__WHAT IS NEEDED__
Copy verbatim the block of lines in the entries below whose first line contains "reg-to-reg path: u_core.o_blur.valid" and whose last line contains "synthesis: 14.2 µm²". Leave out all other lines.

** TASK INPUT follows **

===== src/rtl/rbst_wide_mul.sv =====
// Two-stage unsigned multiplier built from four narrower partial products.
`timescale 1ns / 1ps

module rbst_wide_mul #(
  parameter int WA = 33,
  parameter int LO = 17
) (
  input  logic              clk,
  input  logic              en,
  input  logic [WA-1:0]     a,
  input  logic [WA-1:0]     b,
  output logic [2*WA-1:0]   p
);

  localparam int HI = WA - LO;
  localparam int PW = 2 * WA;

  logic [2*LO-1:0]    pp_ll;
  logic [LO+HI-1:0]   pp_lh;
  logic [LO+HI-1:0]   pp_hl;
  logic [2*HI-1:0]    pp_hh;
  logic [PW-1:0]      p_next;

  // Stage one: partial products of the low and high halves
  always_ff @(posedge clk) begin
    if (en) begin
      pp_ll <= a[LO-1:0]  * b[LO-1:0];
      pp_lh <= a[LO-1:0]  * b[WA-1:LO];
      pp_hl <= a[WA-1:LO] * b[LO-1:0];
      pp_hh <= a[WA-1:LO] * b[WA-1:LO];
    end
  end

  // Stage two: align and sum the partials
  always_comb begin
    p_next = (PW'(pp_hh) << (2 * LO))
           + ((PW'(pp_lh) + PW'(pp_hl)) << LO)
           + PW'(pp_ll);
  end

  always_ff @(posedge clk) begin
    if (en) begin
      p <= p_next;
    end
  end

endmodule
### src/hw/rtl/hiolp_pkg.sv
// ============================================================================
// hiolp_pkg
// Types and constants shared by the linear-probe hash table modules.
// ============================================================================
`timescale 1ns / 1ps

package hiolp_pkg;

    localparam int KEY_W        = 64;
    localparam int NUM_W        = 64;
    localparam int CAPACITY_DEF = 1024;

    // Key bits folded into the remainder per cycle of the modulo unit.
    localparam int MOD_STEP   = 4;
    localparam int MOD_CYCLES = KEY_W / MOD_STEP;
    localparam int MOD_CNT_W  = $clog2(MOD_CYCLES);

    typedef struct packed {
        logic [KEY_W-1:0]        key;
        logic signed [NUM_W-1:0] number_in;
    } t_req;

    typedef struct packed {
        logic                    found;
        logic signed [NUM_W-1:0] number_out;
        logic                    full_res;
    } t_res;

    typedef struct packed {
        logic [KEY_W-1:0] key;
        logic [NUM_W-1:0] number;
    } t_slot;

    typedef enum logic [2:0] {
        S_CLEAR,
        S_IDLE,
        S_MOD,
        S_READ,
        S_CHECK
    } t_state;

endpackage

### src/hw/rtl/hiolp_mod.sv
// ============================================================================
// hiolp_mod
// Iterative key modulo capacity, MOD_STEP key bits per cycle.
// ============================================================================
`timescale 1ns / 1ps

module hiolp_mod #(
    parameter int CAPACITY = hiolp_pkg::CAPACITY_DEF
) (
    input  logic                          i_clk,
    input  logic                          i_rst_n,
    input  logic                          i_start,
    input  logic [hiolp_pkg::KEY_W-1:0]   i_key,
    output logic                          o_done,
    output logic [$clog2(CAPACITY)-1:0]   o_rem
);

    import hiolp_pkg::*;

    localparam int AW = $clog2(CAPACITY);
    localparam int RW = AW + 3;
    localparam int IW = $clog2(KEY_W);

    // Weight of each key bit modulo capacity, bit 0 first.
    function automatic logic [KEY_W-1:0][AW-1:0] weight_table();
        logic [KEY_W-1:0][AW-1:0] tab;
        longint unsigned          w;
        w = 64'd1;
        for (int b = 0; b < KEY_W; b++) begin
            tab[b] = AW'(w);
            w      = (w * 64'd2) % 64'(CAPACITY);
        end
        return tab;
    endfunction

    localparam logic [KEY_W-1:0][AW-1:0] WEIGHTS = weight_table();
    localparam logic [RW-1:0] CAP_1 = RW'(CAPACITY);
    localparam logic [RW-1:0] CAP_2 = RW'(2 * CAPACITY);
    localparam logic [RW-1:0] CAP_4 = RW'(4 * CAPACITY);

    logic [KEY_W-1:0]     r_shift, n_shift;
    logic [AW-1:0]        r_rem,   n_rem;
    logic [MOD_CNT_W-1:0] r_cnt,   n_cnt;
    logic                 r_busy,  n_busy;
    logic                 r_done,  n_done;
    logic [IW-1:0]        w_base;
    logic [RW-1:0]        w_sum;

    // The low key bits of this cycle add their weights to the running
    // remainder. The sum stays below five times capacity, so three compare
    // and subtract steps bring it back under capacity.
    always_comb begin
        w_base = IW'(r_cnt) * IW'(MOD_STEP);
        w_sum  = RW'(r_rem);
        for (int j = 0; j < MOD_STEP; j++) begin
            if (r_shift[j]) begin
                w_sum = w_sum + RW'(WEIGHTS[w_base + IW'(j)]);
            end
        end
        if (w_sum >= CAP_4) begin
            w_sum = w_sum - CAP_4;
        end
        if (w_sum >= CAP_2) begin
            w_sum = w_sum - CAP_2;
        end
        if (w_sum >= CAP_1) begin
            w_sum = w_sum - CAP_1;
        end
    end

    always_comb begin
        n_shift = r_shift;
        n_rem   = r_rem;
        n_cnt   = r_cnt;
        n_busy  = r_busy;
        n_done  = 1'b0;
        if (i_start) begin
            n_shift = i_key;
            n_rem   = '0;
            n_cnt   = '0;
            n_busy  = 1'b1;
        end else if (r_busy) begin
            n_shift = r_shift >> MOD_STEP;
            n_rem   = w_sum[AW-1:0];
            n_cnt   = r_cnt + 1'b1;
            if (r_cnt == MOD_CNT_W'(MOD_CYCLES - 1)) begin
                n_busy = 1'b0;
                n_done = 1'b1;
            end
        end
    end

    always_ff @(posedge i_clk) begin
        if (!i_rst_n) begin
            r_busy <= 1'b0;
            r_done <= 1'b0;
            r_cnt  <= '0;
        end else begin
            r_busy <= n_busy;
            r_done <= n_done;
            r_cnt  <= n_cnt;
        end
        r_shift <= n_shift;
        r_rem   <= n_rem;
    end

    assign o_done = r_done;
    assign o_rem  = r_rem;

endmodule
**config.mk**
```make
export PLATFORM = sky130hd
export DESIGN_NAME = hiolp_ram
export DESIGN_NICKNAME = d
export VERILOG_FILES = /design/src/hw/rtl/hiolp_ram.sv
export SDC_FILE = /design/constraint.sdc
export NUM_CORES = 1
export LEC_CHECK = 0
export ABC_AREA = 1
export BUFFER_PORTS_ARGS = -buffer_cell sky130_fd_sc_hd__buf_2
export CAP_MARGIN = 10
export CORE_MARGIN = 1.5
export CORE_UTILIZATION = 45
export CTS_BUF_LIST = sky130_fd_sc_hd__clkbuf_8
export DETAILED_ROUTE_END_ITERATION = 7
export SLEW_MARGIN = 20
export SYNTH_ARGS = -nofsm -noshare
export SYNTH_HDL_FRONTEND = slang
export SYNTH_SLANG_ARGS = --single-unit
export TNS_END_PERCENT = 10
```
**constraint.sdc**
```tcl
create_clock -name i_clk -period 1.1 [get_ports i_clk]
set_input_delay 0.11 -clock i_clk [delete_from_list [all_inputs] [get_ports i_clk]]
set_output_delay 0.11 -clock i_clk [all_outputs]
set_load 0.01 [all_outputs]
```
**src/rtl/bb3_pkg.sv**
```systemverilog
package bb3_pkg;

    localparam int ChanW = 8;
    localparam int PixW  = 3 * ChanW;

    localparam logic [1:0] CfgWidth  = 2'd0;
    localparam logic [1:0] CfgHeight = 2'd1;

    localparam logic ModePixel = 1'b0;
    localparam logic ModeDrain = 1'b1;

    typedef struct packed {
        logic             mode;
        logic [ChanW-1:0] red_in;
        logic [ChanW-1:0] green_in;
        logic [ChanW-1:0] blue_in;
    } t_pix_word;

    typedef struct packed {
        logic [ChanW-1:0] red_out;
        logic [ChanW-1:0] green_out;
        logic [ChanW-1:0] blue_out;
        logic             image_done;
        logic             run_last;
    } t_blur_word;

    // Nine window cells, index row * 3 + column, each packed red, green, blue.
    typedef logic [8:0][PixW-1:0] t_cells;

    typedef struct packed {
        t_cells     cells;
        logic [2:0] row_ok;
        logic [2:0] col_ok;
        logic       image_done;
        logic       run_last;
    } t_job;

endpackage

```
**src/rtl/bb3_stream_if.sv**
```systemverilog
interface bb3_stream_if #(
    parameter type T = logic
);
    logic valid;
    logic ready;
    T     data;

    modport source (output valid, output data, input ready);
    modport sink (input valid, input data, output ready);
endinterface

```
**src/rtl/bb3_average.sv**
```systemverilog
module bb3_average
    import bb3_pkg::*;
(
    input  logic                i_clk,
    input  logic                i_rst_n,
    input  logic                i_job_valid,
    output logic                o_job_ready,
    input  t_job                i_job,
    bb3_stream_if.source        o_blur
);

    localparam int SumW       = 12;
    localparam int CntW       = 4;
    localparam int NumW       = SumW + 1;
    localparam int RecipShift = 18;
    localparam int RecipW     = 18;
    localparam int ProdW      = NumW + RecipW;

    // Rounded half up mean is floor((2*sum + n) / (2*n)); the divide by 2*n is a
    // multiply by a ceiling reciprocal, exact for every numerator below 2**13.
    localparam logic [RecipW-1:0] RecipN1 = RecipW'((2**RecipShift + 1) / 2);
    localparam logic [RecipW-1:0] RecipN2 = RecipW'((2**RecipShift + 3) / 4);
    localparam logic [RecipW-1:0] RecipN3 = RecipW'((2**RecipShift + 5) / 6);
    localparam logic [RecipW-1:0] RecipN4 = RecipW'((2**RecipShift + 7) / 8);
    localparam logic [RecipW-1:0] RecipN6 = RecipW'((2**RecipShift + 11) / 12);
    localparam logic [RecipW-1:0] RecipN9 = RecipW'((2**RecipShift + 17) / 18);

    function automatic logic [RecipW-1:0] f_recip(input logic [CntW-1:0] n);
        logic [RecipW-1:0] rec;
        unique case (n)
            4'd1:    rec = RecipN1;
            4'd2:    rec = RecipN2;
            4'd3:    rec = RecipN3;
            4'd4:    rec = RecipN4;
            4'd6:    rec = RecipN6;
            default: rec = RecipN9;
        endcase
        return rec;
    endfunction

    logic                  r_a_valid;
    logic [2:0][SumW-1:0]  r_a_sum;
    logic [CntW-1:0]       r_a_n;
    logic                  r_a_done;
    logic                  r_a_last;
    logic                  r_b_valid;
    logic [2:0][ProdW-1:0] r_b_prod;
    logic                  r_b_done;
    logic                  r_b_last;
    logic                  r_c_valid;
    t_blur_word            r_c_word;

    logic [2:0][SumW-1:0]  a_sum;
    logic [CntW-1:0]       a_n;
    logic [2:0][ProdW-1:0] b_prod;
    logic [2:0][NumW-1:0]  b_num;
    logic [RecipW-1:0]     b_recip;
    logic                  c_ready;
    logic                  b_ready;
    logic                  a_ready;
    logic                  job_take;

    assign c_ready     = !r_c_valid || o_blur.ready;
    assign b_ready     = !r_b_valid || c_ready;
    assign a_ready     = !r_a_valid || b_ready;
    assign o_job_ready = a_ready;
    assign job_take    = i_job_valid && a_ready;

    always_comb begin
        a_sum = '0;
        a_n   = '0;
        for (int i = 0; i < 3; i++) begin
            for (int j = 0; j < 3; j++) begin
                if (i_job.row_ok[i] && i_job.col_ok[j]) begin
                    for (int ch = 0; ch < 3; ch++) begin
                        a_sum[ch] = a_sum[ch]
                                  + SumW'(i_job.cells[i * 3 + j][ch * ChanW +: ChanW]);
                    end
                    a_n = a_n + CntW'(1);
                end
            end
        end
    end

    always_comb begin
        b_recip = f_recip(r_a_n);
        for (int ch = 0; ch < 3; ch++) begin
            b_num[ch]  = {r_a_sum[ch], 1'b0} + NumW'(r_a_n);
            b_prod[ch] = ProdW'(b_num[ch]) * ProdW'(b_recip);
        end
    end

    always_ff @(posedge i_clk) begin
        if (!i_rst_n) begin
            r_a_valid <= 1'b0;
            r_b_valid <= 1'b0;
            r_c_valid <= 1'b0;
        end else begin
            if (a_ready) begin
                r_a_valid <= i_job_valid;
            end
            if (b_ready) begin
                r_b_valid <= r_a_valid;
            end
            if (c_ready) begin
                r_c_valid <= r_b_valid;
            end
        end
        if (job_take) begin
            r_a_sum  <= a_sum;
            r_a_n    <= a_n;
            r_a_done <= i_job.image_done;
            r_a_last <= i_job.run_last;
        end
        if (r_a_valid && b_ready) begin
            r_b_prod <= b_prod;
            r_b_done <= r_a_done;
            r_b_last <= r_a_last;
        end
        if (r_b_valid && c_ready) begin
            r_c_word.red_out    <= r_b_prod[2][RecipShift +: ChanW];
            r_c_word.green_out  <= r_b_prod[1][RecipShift +: ChanW];
            r_c_word.blue_out   <= r_b_prod[0][RecipShift +: ChanW];
            r_c_word.image_done <= r_b_done;
            r_c_word.run_last   <= r_b_last;
        end
    end

    assign o_blur.valid = r_c_valid;
    assign o_blur.data  = r_c_word;

endmodule

```
**src/flat_wrapper.sv**
```systemverilog
// flat-port wrapper written by rule: the top's interface ports become plain ports
module bb3_average_flat import bb3_pkg::*;
  (i_clk, i_rst_n, i_job_valid, o_job_ready, i_job, o_blur_valid, o_blur_data, o_blur_ready);
  bb3_stream_if o_blur_i ();
  input  logic i_clk;
  input  logic i_rst_n;
  input  logic i_job_valid;
  output logic o_job_ready;
  input  t_job i_job;
  output wire logic [$bits(o_blur_i.valid)-1:0] o_blur_valid;
  output wire logic [$bits(o_blur_i.data)-1:0] o_blur_data;
  input wire logic [$bits(o_blur_i.ready)-1:0] o_blur_ready;
  assign o_blur_valid = o_blur_i.valid;
  assign o_blur_data = o_blur_i.data;
  assign o_blur_i.ready = o_blur_ready;
  bb3_average u_core (.i_clk(i_clk), .i_rst_n(i_rst_n), .i_job_valid(i_job_valid), .o_job_ready(o_job_ready), .i_job(i_job), .o_blur(o_blur_i));
endmodule
```
**config.mk**
```make
export PLATFORM = sky130hd
export DESIGN_NAME = bb3_average_flat
export DESIGN_NICKNAME = d
export VERILOG_FILES = /design/src/rtl/bb3_pkg.sv /design/src/rtl/bb3_stream_if.sv /design/src/rtl/bb3_average.sv /design/src/flat_wrapper.sv
export SDC_FILE = /design/constraint.sdc
export NUM_CORES = 1
export LEC_CHECK = 0
export BUFFER_PORTS_ARGS = -buffer_cell sky130_fd_sc_hd__clkbuf_2
export CAP_MARGIN = 0
export CORE_AREA = 2 2 90 92
export DETAILED_ROUTE_END_ITERATION = 8
export DIE_AREA = 0 0 92 94
export SLEW_MARGIN = 5
export SYNTH_ARGS = -nofsm -noshare
export SYNTH_HDL_FRONTEND = slang
export SYNTH_SLANG_ARGS = --single-unit
```
**constraint.sdc**
```tcl
create_clock -name i_clk -period 2 [get_ports i_clk]
set_clock_uncertainty 0.05 [all_clocks]
set_input_delay 0.1 -clock i_clk [delete_from_list [all_inputs] [get_ports i_clk]]
set_output_delay 0.1 -clock i_clk [all_outputs]
set_load 0.02 [all_outputs]
```
==> key figures <==
Run status
  • Run status: finished clean

Floorplan
  • Initial Utilization: 2.99%
  • Die Area: around 8600 µm²
  • IO Count: ~230
  • Width of the die: 92 µm
  • Core box area: roughly 7600 µm²
  • Core Rows: 32
  • DIE HEIGHT: 94 µm

Cells and area
  • Proportion of layout cells with a drive suffix above 1: 42.9%
  • Post-layout nets: 257
  • Util after Layout: 5.86%
  • Count of inserted antenna diode cells: 0
  • Final std cells w/o fill: 130
  • P&R area growth vs syn: 95.6%

Power and ir drop
  • Total chip power: 0.000352 W
  • Reg power frac: 39.8%
  • P_leak: approximately 0.16 nW
  • Internal portion of total power: 0.000283 W
  • Fraction of power consumed by the clock network: between 50% and 60%
  • Power Dens Cells: 790 nW/µm²
  • Power share of the combinational group: between 4 and 5%
  • Worst IR drop on VDD: 0.194 mV
  • Reported net switching power: ~0.000069 W
  • Switching part of the total: 19.6%

Worst setup path
  • Kind of cell adding the most delay to the critical path: flip-flops
  • Reg-to-reg setup timing slack: 930 ps
  • Critical path cell sequence: nand4b_2 > clkbuf_2
  • Worst reg-to-reg path cell count: 2
  • Launch point of the worst reg-to-reg path: u_core.o_blur.valid
  • Critical-path cell with the highest stage delay: sky130_fd_sc_hd__dfxtp_1
  • R2r endpoint: u_core.r_a_last
  • Signal arrival time at the worst endpoint: 950 ps
  • Largest stage delay, worst path: 380 ps
  • Crit. Startpoint: u_core.o_blur.valid
  • Required time of the critical path: 1850 ps
  • Kind of end point of the critical path: primary output
  • Startpoint type of the worst setup path: flip-flop
  • Crit Path Category: reg2out
  • Critical path peak fanout: 4
  • Worst Path Buf+Inv: 1

Synth
  • Share of async-settable or async-resettable flops after synthesis: 0%
  • Share of the yosys chip area belonging to registers: 65.9%
  • Leading post-synthesis cells by cell area: sky130_fd_sc_hd__edfxtp_1, sky130_fd_sc_hd__dfxtp_1, sky130_fd_sc_hd__nor2b_1, sky130_fd_sc_hd__nand4b_2, sky130_fd_sc_hd__o21a_1
  • Top FF cell, synth: sky130_fd_sc_hd__edfxtp_1
  • Count of state elements after synthesis: 6
  • Syn. warnings: 0
  • Yosys top cell area share: about 40%
  • EDFF count, synth: 3
  • Post-Synthesis Cell Area: 228 µm²
  • Commonest cells in the netlist: sky130_fd_sc_hd__dfxtp_1, sky130_fd_sc_hd__edfxtp_1, sky130_fd_sc_hd__nor2b_1
  • Post-synthesis cell type with the largest combined area: sky130_fd_sc_hd__edfxtp_1
  • Average cell area after synthesis: 14.2 µm²
  • Number of different library cells in the post-synthesis netlist: 9
  • Number of instances in the synthesized netlist: 16
  • Mapped Nets: 244

Detailed routing
  • Remaining antenna violation count: 0
  • WL final: 602 µm
  • # DRC: 0
  • Wire length the detailed router placed on met1: roughly 270 µm
  • Average via count per standard cell: 1.23
  • Length of routed met2 wiring: 223 µm
  • DRC marker count from the first detailed-route iteration: 8
  • First-pass iteration count of the detailed router: 3
  • Average routed wire per standard cell: 4.63 µm
  • Uppermost layer routed: met4
  • Via count: 160
  • Metal3 WL: 99 µm

Timing
  • Accumulated negative setup slack: 0 ps
  • Final clock period utilization by the worst path: 54.8%
  • Relative slew margins: 89.6%
  • Final worst-path setup slack: approximately 900 ps
  • Final setup violating endpoints: 0
  • Final critical path time including I/O delays and setup: 1100 ps
  • Hold Violations, Final: 0
  • Least-Margin Pin Slew: 156 ps
  • Max-slew violation count: 0
  • Peak clock frequency supported by timing: 912 MHz
  • Unrepaired setup endpoints after global routing: no

Worst hold path
  • Worst hold-check path type: in2reg
  • Destination of the worst hold path: u_core.o_blur.valid
  • Start point of the worst hold path: i_rst_n
  • Worst Hold Depth: 2

Global route
  • Number of antenna violations at the first check in global routing: 0
  • Wire length of the first global-routing pass: 1010 µm
  • Total routing usage reported by global routing: 1.95%
  • Maximum number of pins on one net before global-route repair: 5
  • Gr ovfl total: 0
  • Vias in the first global route: between 150 and 200

Clock tree
  • CTS Buf Count: 3
  • Source-to-sink clock delay at the later pin of the worst-skew pair: 220 ps
  • Cell chosen for the clock root: sky130_fd_sc_hd__clkbuf_8
  • Clock transition at the registers of the reported paths: 40 ps
  • Clock buffer depth: 2
  • Number of post-CTS setup repair buffers: 0
  • Clock sinks: 6
  • Clock H-tree levels: 1
  • Clock tree from TritonCTS: done

Placed design
  • Placed Instances: approximately 130
  • Number of buffers inserted by port buffering: 7
  • Worst slack after detailed placement: around 930 ps
  • Final weighted congestion in routability-driven placement: 0.596

Flow run
  • Maxcap violations: 0
## cell usage in the layout, fill, tap and decap left out
| cell type | Yosys | layout |
|---|---|---|
| sky130_fd_sc_hd__clkbuf_2 | 0 | 7 |
| sky130_fd_sc_hd__a21boi_2 | 1 | 1 |
| sky130_fd_sc_hd__dfxtp_1 | 3 | 3 |
| sky130_fd_sc_hd__nand4b_2 | 1 | 1 |
| sky130_fd_sc_hd__dlygate4sd3_1 | 0 | 1 |
| sky130_fd_sc_hd__edfxtp_1 | 3 | 3 |
| sky130_fd_sc_hd__and3b_1 | 1 | 1 |
| sky130_fd_sc_hd__nor2b_1 | 3 | 3 |
| sky130_fd_sc_hd__clkbuf_1 | 0 | 1 |
| sky130_fd_sc_hd__a21oi_1 | 1 | 1 |
| sky130_fd_sc_hd__o21a_1 | 2 | 2 |
| sky130_fd_sc_hd__inv_1 | 1 | 1 |
| sky130_fd_sc_hd__clkbuf_8 | 0 | 3 |
## power groups by stage
| stage | sequential, W | combinational, W | clock, W |
|---|---|---|---|
| 3_5_place_dp | 0.000142 | 0.0000156 | 0 |
| 5_1_grt | 0.000141 | 0.0000190 | 0.000219 |
| 2_1_floorplan | 0.000143 | 0.00000633 | 0 |
| 3_3_place_gp | 0.000142 | 0.0000155 | 0 |
| 4_1_cts | 0.000140 | 0.0000175 | 0.000201 |
| 6_report | 0.000140 | 0.0000167 | 0.000195 |
## layout make-up
class                      instances  area, µm²
fill                             917       7160
sequential                         6        150
tap                              102        128
multi-input combinational          9       73.8
clock buffer                       4       45.0
timing repair buffer               8       45.0
inverter                           1       3.75
## registers in the layout, summed over array words and instances, names as in the netlist
signal               count
u_core.o_blur.data       1
u_core.o_blur.valid      1
u_core.r_a_last          1
u_core.r_a_valid         1
u_core.r_b_last          1
u_core.r_b_valid         1
## per-layer routing
metal	vias to the layer above	GRT usage (%)
met4	0	0.746
met2	8	1.96
met5	-	0
met1	70	1.99
met3	2	2.89
li1	80	-
## kinds of logic (layout without fill, tap and decap cells)
logic type | Yosys count | after routing | share of synthesized area [%]
AO/OA/AOI/OAI | 4 | 4 | 13.7
buffers and inverters | 1 | 13 | 1.65
flip-flops | 6 | 6 | 65.9
AND/OR/NAND/NOR | 5 | 5 | 18.7
## how the worst max path moves through the flow
stage                 endpoint  slack, ps  cells after the start
4_1_cts            o_job_ready        890                      2
6_report           o_job_ready        900                      2
2_1_floorplan  u_core.r_a_last        900                      2
3_5_place_dp   u_core.r_a_last        930                      2
3_3_place_gp   u_core.r_a_last        950                      2
5_1_grt            o_job_ready        820                      2
## timing repair
action | in CTS | in global routing
hold buffers | 1 | 0
hold endpoints to repair | 1 | 0
resized for setup | 0 | 0
## worst reg2reg max path: cells and delay by family (launching register included)
family	cells	cell delay, ps
DFF	1	330
AOI/OAI and AO/OA	1	170
and+or+nand+nor	1	220
## through the flow
step / instance area, µm² / hold slack, ps
finish: 445 / 70.0
global route: 445 / 73.9
CTS: 445 / 70.9
detailed placement: 390 / 235
global placement: 390 / 240
floorplan: 228 / 149
No activity file was read; power rests on OpenSTA's default activity.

** End of TASK INPUT **

__REPLY__
  • Launch point of the worst reg-to-reg path: u_core.o_blur.valid
  • Critical-path cell with the highest stage delay: sky130_fd_sc_hd__dfxtp_1
  • R2r endpoint: u_core.r_a_last
  • Signal arrival time at the worst endpoint: 950 ps
  • Largest stage delay, worst path: 380 ps
  • Crit. Startpoint: u_core.o_blur.valid
  • Required time of the critical path: 1850 ps
  • Kind of end point of the critical path: primary output
  • Startpoint type of the worst setup path: flip-flop
  • Crit Path Category: reg2out
  • Critical path peak fanout: 4
  • Worst Path Buf+Inv: 1

Synth
  • Share of async-settable or async-resettable flops after synthesis: 0%
  • Share of the yosys chip area belonging to registers: 65.9%
  • Leading post-synthesis cells by cell area: sky130_fd_sc_hd__edfxtp_1, sky130_fd_sc_hd__dfxtp_1, sky130_fd_sc_hd__nor2b_1, sky130_fd_sc_hd__nand4b_2, sky130_fd_sc_hd__o21a_1
  • Top FF cell, synth: sky130_fd_sc_hd__edfxtp_1
  • Count of state elements after synthesis: 6
  • Syn. warnings: 0
  • Yosys top cell area share: about 40%
  • EDFF count, synth: 3
  • Post-Synthesis Cell Area: 228 µm²
  • Commonest cells in the netlist: sky130_fd_sc_hd__dfxtp_1, sky130_fd_sc_hd__edfxtp_1, sky130_fd_sc_hd__nor2b_1
  • Post-synthesis cell type with the largest combined area: sky130_fd_sc_hd__edfxtp_1
  • Average cell area after synthesis: 14.2 µm²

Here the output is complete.